Normal Grief Experiences

What you may experience physically:

  • Tightness in the throat or in the muscles
  • Heaviness or pressure in the chest
  • Inability to sleep or a tendency to oversleep
  • Periods of nervousness or even panic
  • Lack of desire to eat or desire to overeat
  • Experience of seeing or hearing your loved one who has died
  • Headaches or stomach/intestinal disorders
  • Lack of energy
  • Inability to concentrate

What you may experience emotionally:

  • Sadness and/or depression
  • Forgetfulness
  • Feeling guilty or angry about things that happened or did not happen in the relationship with the deceased
  • Anger towards others, God or the deceased
  • May cry easily and/or unexpectedly
  • Mood swings
  • May feel uncomfortable around other people
  • May not want to be alone
  • May feel lonely even when with a group of people
  • May feel a sense of death being unreal or that it did not actually happen
  • Feelings of emptiness or having been cheated
  • Haunted by thoughts of “if only” things had happened differently
  • Fear of what will happen next
  • Doubts or questions concerning why the death occurred
  • Desire to run away or become very busy in order to avoid the pain of loss
  • May feel like you are going crazy when overwhelmed with the intensity of feelings
  • A sense of relief that your loved one is not longer suffering

What to do for physical relief and healing

  • Take care of yourself physically by having a check-up with your family physician
  • If you lack a normal appetite, try to eat small healthy snacks.

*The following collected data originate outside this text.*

[config.mk]
export PLATFORM = sky130hd
export DESIGN_NAME = lsu_mem_ctrl_flat
export DESIGN_NICKNAME = d
export VERILOG_FILES = /design/src/rtl/lsu_mem_ctrl_pkg.sv /design/src/rtl/lsu_mem_ctrl_if.sv /design/src/rtl/lsu_mem_ctrl_align.sv /design/src/rtl/lsu_mem_ctrl.sv /design/src/flat_wrapper.sv
export SDC_FILE = /design/constraint.sdc
export NUM_CORES = 1
export LEC_CHECK = 0
export BUFFER_PORTS_ARGS = -buffer_cell sky130_fd_sc_hd__buf_2
export CORE_MARGIN = 2
export CORE_UTILIZATION = 58
export CTS_BUF_LIST = sky130_fd_sc_hd__clkbuf_4
export DETAILED_ROUTE_END_ITERATION = 8
export HOLD_SLACK_MARGIN = 0.03
export PLACE_DENSITY = 0.83
export SLEW_MARGIN = 25
export SYNTH_ARGS = -nofsm -noshare
export SYNTH_HDL_FRONTEND = slang
export SYNTH_SLANG_ARGS = --single-unit
[constraint.sdc]
create_clock -name clk -period 2.83 [get_ports clk]
set_clock_uncertainty 0.05 [all_clocks]
set_input_delay 0.283 -clock clk [delete_from_list [all_inputs] [get_ports clk]]
set_output_delay 0.283 -clock clk [all_outputs]
set_load 0.05 [all_outputs]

Return to a healthy, well-balanced diet as soon as you can.
  • Get some exercise – even if it is a peaceful, quiet walk.
  • Decrease your caffeine intake.
  • Beware of alcohol which can disrupt normal sleep patterns.
  • Check frequently that you have balance in your life: rest, recreation, prayer/meditation and work.

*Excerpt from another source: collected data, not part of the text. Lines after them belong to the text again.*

$ cat src/rtl/tlc5940_gs_shifter_if.sv
// Frame-source side of the TLC5940 grayscale shifter: one word per lane per
// requested channel, valid/ready handshake, channel index supplied by the shifter.
interface tlc5940_gs_shifter_if #(
    parameter int LANES    = 13,
    parameter int GS_BITS  = 12,
    parameter int CHANNELS = 16
);
    logic [LANES*GS_BITS-1:0]     gs_data;
    logic                         gs_valid;
    logic                         gs_ready;
    logic [$clog2(CHANNELS)-1:0]  gs_channel;

    modport master (output gs_data, output gs_valid, input gs_ready, input gs_channel);
    modport slave  (input gs_data, input gs_valid, output gs_ready, output gs_channel);
endinterface

$ cat src/rtl/tlc5940_gs_shifter.sv
// TLC5940 daisy-chain driver: shifts one frame of grayscale words into all
// lanes in parallel, runs the free GS clock / BLANK window and issues XLAT
// inside BLANK once a complete frame is waiting.
//
// Shift FSM
//   state      | meaning
//   SH_IDLE    | between frames, channel index parked at 15
//   SH_LOAD    | gs_ready high, waiting for the next channel word
//   SH_SHIFT   | 12 bits x (A: data out, B: sclk high + shift)
//   SH_PENDING | whole frame shifted, waiting for the latch slot
// GS FSM
//   state      | meaning
//   GS_RUN     | gsclk toggling, 4096 GS clocks per period
//   GS_BLANK   | blank high for BLANK_CYCLES, latch slot at index 1
module tlc5940_gs_shifter #(
    parameter int LANES        = 13,
    parameter int CHANNELS     = 16,
    parameter int GS_BITS      = 12,
    parameter int BLANK_CYCLES = 4
) (
    input  logic                   clock,
    input  logic                   reset_n,
    tlc5940_gs_shifter_if.slave    gs_if,
    output logic                   led_sclk,
    output logic [LANES-1:0]       led_sin,
    output logic                   led_xlat,
    output logic                   led_blank,
    output logic                   led_gsclk,
    output logic                   led_mode,
    input  logic                   led_xerr,
    output logic                   frame_done,
    output logic                   xerr_seen
);
    localparam int CH_W   = $clog2(CHANNELS);
    localparam int BIT_W  = $clog2(GS_BITS);
    localparam int BIDX_W = $clog2(BLANK_CYCLES);

    typedef enum logic [1:0] {SH_IDLE, SH_LOAD, SH_SHIFT, SH_PENDING} sh_state_t;
    typedef enum logic {GS_RUN, GS_BLANK} gs_state_t;

    sh_state_t                       sh_state_q;
    logic                            ready_q;
    logic [CH_W-1:0]                 chan_q;
    logic [LANES-1:0][GS_BITS-1:0]   sr_q;
    logic [LANES-1:0]                sin_q;
    logic                            sclk_q;
    logic                            phase_q;
    logic [BIT_W-1:0]                bit_q;
    logic                            done_q;

    gs_state_t                       gs_state_q;
    logic [GS_BITS-1:0]              cnt_q;
    logic [BIDX_W-1:0]               bidx_q;
    logic                            gsclk_q;
    logic                            blank_q;
    logic                            xlat_q;
    logic                            xlat_d;

    logic                            xerr_meta_q;
    logic                            xerr_sync_q;
    logic                            xerr_seen_q;

    logic [LANES-1:0][GS_BITS-1:0]   word_in;

    assign word_in = gs_if.gs_data;

    // XLAT is armed only if the frame was already pending during BLANK index 0,
    // so a frame that completes exactly at the slot waits for the next BLANK.
    always_comb begin
        xlat_d = (gs_state_q == GS_BLANK) && (bidx_q == '0) && (sh_state_q == SH_PENDING);
    end

    // Shift FSM: word capture, two-cycle bit serialisation, wait for latch.
    always_ff @(posedge clock or negedge reset_n) begin
        if (!reset_n) begin
            sh_state_q <= SH_IDLE;
            ready_q    <= 1'b0;
            chan_q     <= CH_W'(CHANNELS-1);
            sr_q       <= '0;
            sin_q      <= '0;
            sclk_q     <= 1'b0;
            phase_q    <= 1'b0;
            bit_q      <= '0;
            done_q     <= 1'b0;
        end else begin
            done_q <= 1'b0;
            case (sh_state_q)
                SH_IDLE: begin
                    sh_state_q <= SH_LOAD;
                    ready_q    <= 1'b1;
                end
                SH_LOAD: begin
                    if (gs_if.gs_valid) begin
                        sr_q <= word_in;
                        for (int k = 0; k < LANES; k++) begin
                            sin_q[k] <= word_in[k][GS_BITS-1];
                        end
                        ready_q    <= 1'b0;
                        phase_q    <= 1'b0;
                        bit_q      <= BIT_W'(GS_BITS-1);
                        sh_state_q <= SH_SHIFT;
                    end
                end
                SH_SHIFT: begin
                    if (!phase_q) begin
                        sclk_q  <= 1'b1;
                        phase_q <= 1'b1;
                    end else begin
                        sclk_q  <= 1'b0;
                        phase_q <= 1'b0;
                        for (int k = 0; k < LANES; k++) begin
                            sr_q[k] <= {sr_q[k][GS_BITS-2:0], 1'b0};
                        end
                        if (bit_q == '0) begin
                            // last bit: sin holds its value until the next word arrives
                            chan_q <= (chan_q == '0) ? CH_W'(CHANNELS-1) : chan_q - 1'b1;
                            if (chan_q == '0) begin
                                sh_state_q <= SH_PENDING;
                            end else begin
                                sh_state_q <= SH_LOAD;
                                ready_q    <= 1'b1;
                            end
                        end else begin
                            bit_q <= bit_q - 1'b1;
                            for (int k = 0; k < LANES; k++) begin
                                sin_q[k] <= sr_q[k][GS_BITS-2];
                            end
                        end
                    end
                end
                SH_PENDING: begin
                    if (xlat_q) begin
                        sh_state_q <= SH_IDLE;
                        done_q     <= 1'b1;
                    end
                end
                default: sh_state_q <= SH_IDLE;
            endcase
        end
    end

    // GS FSM: free-running gsclk, BLANK window and the XLAT pulse.
    // cnt_q counts completed GS clock periods; the 4096th high phase ends RUN.
    always_ff @(posedge clock or negedge reset_n) begin
        if (!reset_n) begin
            gs_state_q <= GS_BLANK;
            cnt_q      <= '0;
            bidx_q     <= '0;
            gsclk_q    <= 1'b0;
            blank_q    <= 1'b1;
            xlat_q     <= 1'b0;
        end else begin
            xlat_q <= xlat_d;
            case (gs_state_q)
                GS_RUN: begin
                    if (!gsclk_q) begin
                        gsclk_q <= 1'b1;
                    end else begin
                        gsclk_q <= 1'b0;
                        if (cnt_q == '1) begin
                            gs_state_q <= GS_BLANK;
                            blank_q    <= 1'b1;
                            bidx_q     <= '0;
                            cnt_q      <= '0;
                        end else begin
                            cnt_q <= cnt_q + 1'b1;
                        end
                    end
                end
                GS_BLANK: begin
                    if (bidx_q == BIDX_W'(BLANK_CYCLES-1)) begin
                        gs_state_q <= GS_RUN;
                        blank_q    <= 1'b0;
                        cnt_q      <= '0;
                    end else begin
                        bidx_q <= bidx_q + 1'b1;
                    end
                end
                default: gs_state_q <= GS_BLANK;
            endcase
        end
    end

    // XERR is asynchronous open-drain: two-flop synchroniser and sticky flag.
    always_ff @(posedge clock or negedge reset_n) begin
        if (!reset_n) begin
            xerr_meta_q <= 1'b1;
            xerr_sync_q <= 1'b1;
            xerr_seen_q <= 1'b0;
        end else begin
            xerr_meta_q <= led_xerr;
            xerr_sync_q <= xerr_meta_q;
            if (!xerr_sync_q) begin
                xerr_seen_q <= 1'b1;
            end
        end
    end

    assign gs_if.gs_ready   = ready_q;
    assign gs_if.gs_channel = chan_q;
    assign led_sclk         = sclk_q;
    assign led_sin          = sin_q;
    assign led_xlat         = xlat_q;
    assign led_blank        = blank_q;
    assign led_gsclk        = gsclk_q;
    assign led_mode         = 1'b0;
    assign frame_done       = done_q;
    assign xerr_seen        = xerr_seen_q;
endmodule

$ cat src/flat_wrapper.sv
// flat-port wrapper written by rule: the top's interface ports become plain ports
module tlc5940_gs_shifter_flat 
#(
    parameter int LANES        = 13,
    parameter int CHANNELS     = 16,
    parameter int GS_BITS      = 12,
    parameter int BLANK_CYCLES = 4
)
  (clock, reset_n, led_sclk, led_sin, led_xlat, led_blank, led_gsclk, led_mode, led_xerr, frame_done, xerr_seen, gs_if_gs_data, gs_if_gs_valid, gs_if_gs_ready, gs_if_gs_channel);
  tlc5940_gs_shifter_if #(.LANES(LANES), .GS_BITS(GS_BITS), .CHANNELS(CHANNELS)) gs_if_i ();
  input  logic clock;
  input  logic reset_n;
  output logic led_sclk;
  output logic [LANES-1:0] led_sin;
  output logic led_xlat;
  output logic led_blank;
  output logic led_gsclk;
  output logic led_mode;
  input  logic led_xerr;
  output logic frame_done;
  output logic xerr_seen;
  input wire logic [$bits(gs_if_i.gs_data)-1:0] gs_if_gs_data;
  input wire logic [$bits(gs_if_i.gs_valid)-1:0] gs_if_gs_valid;
  output wire logic [$bits(gs_if_i.gs_ready)-1:0] gs_if_gs_ready;
  output wire logic [$bits(gs_if_i.gs_channel)-1:0] gs_if_gs_channel;
  assign gs_if_i.gs_data = gs_if_gs_data;
  assign gs_if_i.gs_valid = gs_if_gs_valid;
  assign gs_if_gs_ready = gs_if_i.gs_ready;
  assign gs_if_gs_channel = gs_if_i.gs_channel;
  tlc5940_gs_shifter #(.LANES(LANES), .CHANNELS(CHANNELS), .GS_BITS(GS_BITS), .BLANK_CYCLES(BLANK_CYCLES)) u_core (.clock(clock), .reset_n(reset_n), .gs_if(gs_if_i), .led_sclk(led_sclk), .led_sin(led_sin), .led_xlat(led_xlat), .led_blank(led_blank), .led_gsclk(led_gsclk), .led_mode(led_mode), .led_xerr(led_xerr), .frame_done(frame_done), .xerr_seen(xerr_seen));
endmodule
$ cat config.mk
export PLATFORM = sky130hd
export DESIGN_NAME = tlc5940_gs_shifter_flat
export DESIGN_NICKNAME = d
export VERILOG_FILES = /design/src/rtl/tlc5940_gs_shifter_if.sv /design/src/rtl/tlc5940_gs_shifter.sv /design/src/flat_wrapper.sv
export SDC_FILE = /design/constraint.sdc
export NUM_CORES = 1
export LEC_CHECK = 0
export ABC_AREA = 1
export CAP_MARGIN = 10
export CELL_PAD_IN_SITES_DETAIL_PLACEMENT = 0
export CELL_PAD_IN_SITES_GLOBAL_PLACEMENT = 2
export CORE_MARGIN = 2
export CORE_UTILIZATION = 32
export DETAILED_ROUTE_END_ITERATION = 16
export PLACE_DENSITY = 0.95
export SYNTH_ARGS = -nofsm -noshare
export SYNTH_HDL_FRONTEND = slang
export SYNTH_SLANG_ARGS = --single-unit
$ cat constraint.sdc
create_clock -name clock -period 2.4 [get_ports clock]
set_input_delay 0.48 -clock clock [delete_from_list [all_inputs] [get_ports clock]]
set_output_delay 0.48 -clock clock [all_outputs]
set_load 0.02 [all_outputs]
# After elaboration in Yosys (flattened, before gate mapping)
# Index checks and enable logic that the tools add are counted.
# Widths: inputs -> output; s select.
# word_totals
register_bits	191
in_bits	160
out_inout_bits	25
# classes
bitwise	1
n_addsub	4
eq_ne	15
n_mux	44
reduce_logical	17
# op_table
cell	count
$mux 155	2
$pmux 155 s2	1
$mux 13	3
$mux 12	3
$pmux 13 s2	1
$pmux 12 s2	1
$mux 2	8
$mux 4	4
$mux 1	14
$add 12x1->12 const B	1
$eq 12x12->1 const B	1
$reduce_and 3->1	4
$ne 2x1->1 const B	5
$ne 2x2->1 const B	5
$logic_not 4->1	2
$pmux 2 s4	1
$pmux 4 s2	1
$reduce_and 4->1	2
$sub 4x1->4 const B	2
$eq 2x2->1 const B	3
$pmux 1 s2	3
$reduce_and 5->1	1
$logic_not 2->1	2
$pmux 2 s2	1
8 further kinds	10

# Depth between registers and ports, before layout
# Gate-level depths: netlist of the first run.
# logic_depth
ltp_word	5
ltp_mapped	10
depth_no_buf	9

# Least setup slack after synthesis of the first run
# Ideal clock, no wire load.
# synth_path
path_kind	register to register
from	register u_core.chan_q[0] (netlist: u_core.gs_if.gs_channel[0])
to	register u_core.ready_q (netlist: u_core.gs_if.gs_ready)
period_less_slack_ps	1438
slack_ps	962
t_required_ps	2283
path_stages_with_launch	9
arrival_time_ps	1321
setup_ps	117
n_path_buf	0
cell_sequence	dfstp_2 inv_1 ha_1 inv_1 nor3_1 o21ai_0 nand2_1 nand2_1 nand2_1
# synth_between
elab_chain_len	3
# synth_rtl
element	line_no	rtl
start: declaration	tlc5940_gs_shifter.sv:43	logic [CH_W-1:0] chan_q;
start signal: assignment	tlc5940_gs_shifter.sv:78	chan_q <= CH_W'(CHANNELS-1);
start signal: assignment	tlc5940_gs_shifter.sv:116	chan_q <= (chan_q == '0) ? CH_W'(CHANNELS-1) : chan_q - 1'b1;
$logic_not 4->1	tlc5940_gs_shifter.sv:117	if (chan_q == '0) begin
$ne 2x2->1 (no source line)	-	
$reduce_and 5->1 (no source line)	-	
end signal: assignment	tlc5940_gs_shifter.sv:90	ready_q <= 1'b1;
end signal: assignment	tlc5940_gs_shifter.sv:98	ready_q <= 1'b0;
end signal: assignment	tlc5940_gs_shifter.sv:121	ready_q <= 1'b1;
end: declaration	tlc5940_gs_shifter.sv:42	logic ready_q;
# No other way between the ends.
# A chain may end at the register's enable or synchronous reset.

# Final worst setup path of the first run
# layout_path
from	register u_core.chan_q[3] (netlist: u_core.gs_if.gs_channel[3])
to	output gs_if_gs_channel[3]
# layout_lines
element	line_no	rtl
end: declaration	flat_wrapper.sv:25	output wire logic [$bits(gs_if_i.gs_channel)-1:0] gs_if_gs_channel;
# No word-level cell between the ends.

==> flow_summary.ini, run 1 <==
[route]
drt-total-wl_um = 22760
route.detailed.drc = 0
dr.pass1.iters = 5
wl_met3_um = 1035
num_vias = 7820
route.layer.met1.wl_um = 11240
wl_per_cell_um = 12.92
dr.max_layer_used = met4
met2_wirelength_um = 10340
viasPerCell = 4.438
ant_nets = 0
drtIter0Drc = 474

[synth]
postSynthCellCount = 1213
syn-num-nets = 1379
yosysWarnings = 0
synth_cell_type_count = 26
synth-seq-cells = 191
seq_area_frac_synth = 0.5084
synth_area_mm2 = 0.009422
syn_area_per_cell_um2 = 7.767

[timing]
hold_viol = 0
setup_viol = 0
rsz0062_at_grt = no
hold_ws_ns = 0.009030
tns_ns = 0
fmax_mhz = 474.8
drv_slew = 0
worst_clock_skew_ns = 0.01202
maxSlewHeadroom = 0.6020
worst_pin_slew_ns = 0.5970
period_needed_ns = 2.106
final.period_utilization = 0.8776

[clock_network]
post_cts_buffers = 0
clkLatencyLatePin_ns = 0.43
cts_tree = done
htreeDepth = 4
clkTransAtPathRegs_ns = 0.08
clk_path_buf_depth = 2
cts-root-buf = clkbuf_16
cts_buffers = 17
cts_hold_buf = 0
clock-sinks = 191
post_cts_resized = 0

[finish]
layout_commonest_cell = nand2_1
area_growth_pct = 28.19
finalNetCount = 1530
post-route-util = 0.4185
mostFrequentLayoutCells = 380 x nand2_1, 183 x dfrtp_1, 182 x clkdlybuf4s50_1
layout-drive-gt1-share = 0.05011
stdcell_count = 1762

[placement]
place.port_buffers = 183
place_congestion = 0.7714
dp.cells = 1729
dpl.hpwl_um = 15770

[run]
cap_violations = 0

[pwr]
ir_drop_mv = 0.4430
p_per_area_mw_per_mm2 = 538.5
cellLeakagePower_nw = 6.034

[floorplanning]
start_util = 0.3265
boundaryPins = 185
die_h_um = 175.6
die_area_mm2 = 0.03083
num_rows = 62
die-width_um = 175.6
core_area_mm2 = 0.02886

[critical_path]
crit_arrival_ns = 1.63
crit_required_ns = 1.92
cp_slowest_cell = clkdlybuf4s50_1
end_kind = output pin
critPathMaxStageDelay_ns = 0.62
startpoint_type = register
crit_path_cell_trace = clkdlybuf4s50_1
cp_top_family = buffers and inverters
worstSetupPathType = reg -> out
path_buf_inv = 1
cp_max_fo = 4

[global_routing]
grt_pass1_wl_um = 38180
grt_antenna_before_repair = 1
grt_overflow = 0
grt_max_degree = 153
grt_pass1_vias = 7523
grt_usage = 0.1538

[hold_path]
hp-class = in -> async

[run_status]
outcome = complete, no violations
per-layer routing:
layer / track usage / vias to the layer above
li1: - / 4101
met1: 0.2182 / 3547
met2: 0.2448 / 162
met3: 0.02835 / 10
met4: 0.03547 / 0
met5: 0 / -
registers in the layout (all words and copies together), names as in the netlist, 2 cells and up:
name,flops
u_core.sh_state_q,2
u_core.gs_if.gs_channel,4
u_core.led_sin,13
u_core.cnt_q,12
u_core.bit_q,4
u_core.bidx_q,2
u_core.sr_q,143
worst paths after layout:
| kind | from | end | slack (ns) | depth (start not counted) |
|---|---|---|---|---|
| hold reg to reg | u_core.xerr_meta_q | u_core.xerr_sync_q | 0.36 | 0 |
| max in group asynchronous | reset_n | u_core.sr_q[113] | 1.65 | 2 |
| min in group clock | u_core.xerr_meta_q | u_core.xerr_sync_q | 0.36 | 0 |
| setup / recovery | u_core.gs_if.gs_channel[3] | gs_if_gs_channel[3] | 0.29 | 1 |
| setup reg to reg | u_core.sh_state_q[0] | u_core.sr_q[130] | 0.52 | 6 |
| hold / removal | reset_n | u_core.sr_q[13] | 0.009 | 1 |
report_power, final:
part           internal [W]  switching [W]  total [W]
Combinational      0.000284       0.000185   0.000469
Clock               0.00141        0.00141    0.00282
Sequential          0.00322    0.000000427    0.00322
Total               0.00491        0.00159    0.00650
cells by family after synthesis:
logic type,synth area share
buffers and inverters,0.1259
DFF,0.5084
AOI/OAI and AO/OA,0.1632
and+or+nand+nor,0.1886
xor gates and xnor gates,0.005578
adders and majority gates,0.007968
other,0.0003980
area by class of cell:
class / count / area, um^2
diodes: 1 / 2.502
clock buffers: 18 / 429.2
clock inverters: 14 / 165.2
fillers: 2968 / 16780
inverters: 181 / 686.9
multi-input cells: 772 / 3453
flip-flops and latches: 191 / 4790
well taps: 384 / 480.5
repair buffers: 201 / 2071
synth_stat cells, drive strengths merged:
library cell  count  area [um^2]
nand3b            2        15.01
o21ai           303         1516
a21oi             3        15.01
dfstp             8        210.2
dfrtp           183         4579
xnor2             2        17.52
a31oi             1        6.260
nor2             33        141.4
buf              61        476.7
nand4             5        31.28
ha                6        75.07
or2               1        6.260
nor3              2        10.01
nand3            26        130.1
xor2              4        35.03
nand2           383         1443
clkbuf            8        30.03
conb              1        3.750
inv             181        679.4
through the flow:
stage	setup slack [ns]	power, W	area (um^2)
floorplan	0.9621	0.003381	9422
global route	0.2382	0.006802	12080
finish	0.2937	0.006504	12080
detailed placement	0.3894	0.003762	11480
CTS	0.2624	0.006634	12080
global placement	0.4059	0.003767	11480
No activity file was read; power rests on OpenSTA's default activity.
==> run 2: changes to the inputs <==
--- a/config.mk
+++ b/config.mk
@@ -10,8 +10,9 @@
 export CELL_PAD_IN_SITES_DETAIL_PLACEMENT = 0
 export CELL_PAD_IN_SITES_GLOBAL_PLACEMENT = 2
 export CORE_MARGIN = 2
-export CORE_UTILIZATION = 32
+export CORE_UTILIZATION = 39
 export DETAILED_ROUTE_END_ITERATION = 16
+export DONT_BUFFER_PORTS = 1
 export PLACE_DENSITY = 0.95
 export SYNTH_ARGS = -nofsm -noshare
 export SYNTH_HDL_FRONTEND = slang
==> constraint.sdc (replaced) <==
create_clock -name clock -period 2.4 [get_ports clock]
set_input_delay 0.48 -clock clock [delete_from_list [all_inputs] [get_ports clock]]
set_output_delay 0.48 -clock clock [all_outputs]
set_load 0.005 [all_outputs]
==> run 2 against run 1 <==
Effect of this change: the run now ends with negative hold slack left; global-route usage rose by 1.4 points; sequential cell count did not move; power fell by 3.8%; fmax rose by 13%; register-to-register slack improved by 0.02 ns; via count fell by 8.5%; non-clock buffer count fell by 191; hold slack got worse by 0.25 ns; critical endpoint is now u_core.sr_q[37]; largest cell class unchanged; highest routed layer unchanged.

What to do for emotional healing and relief:

  • Be gentle with yourself. Remind yourself that what you are going through is normal.
  • Reach out to others. It is important to find friends you can talk to.
  • Tell and re-tell what happened, to remember things about your loved one and the experience of death. Good memories are also very important.
  • Be aware that people grieve in different ways. Do not measure your progress in handling grief against how others are grieving.
  • You may or may not cry often, but when you do cry, realize that it can be therapeutic. Do not fight the tears.
  • Confront guilt by realizing we often do the best we can with the knowledge and resources we have at the time. Talk about feelings of guilt with someone you trust.
  • Become familiar with the normal experiences of grieving and be willing to reflect on how you are experiencing your own grief.
  • Remember that grieving takes time, and that experiences and emotions can recur. Be patient with yourself and allow yourself to heal at your own pace.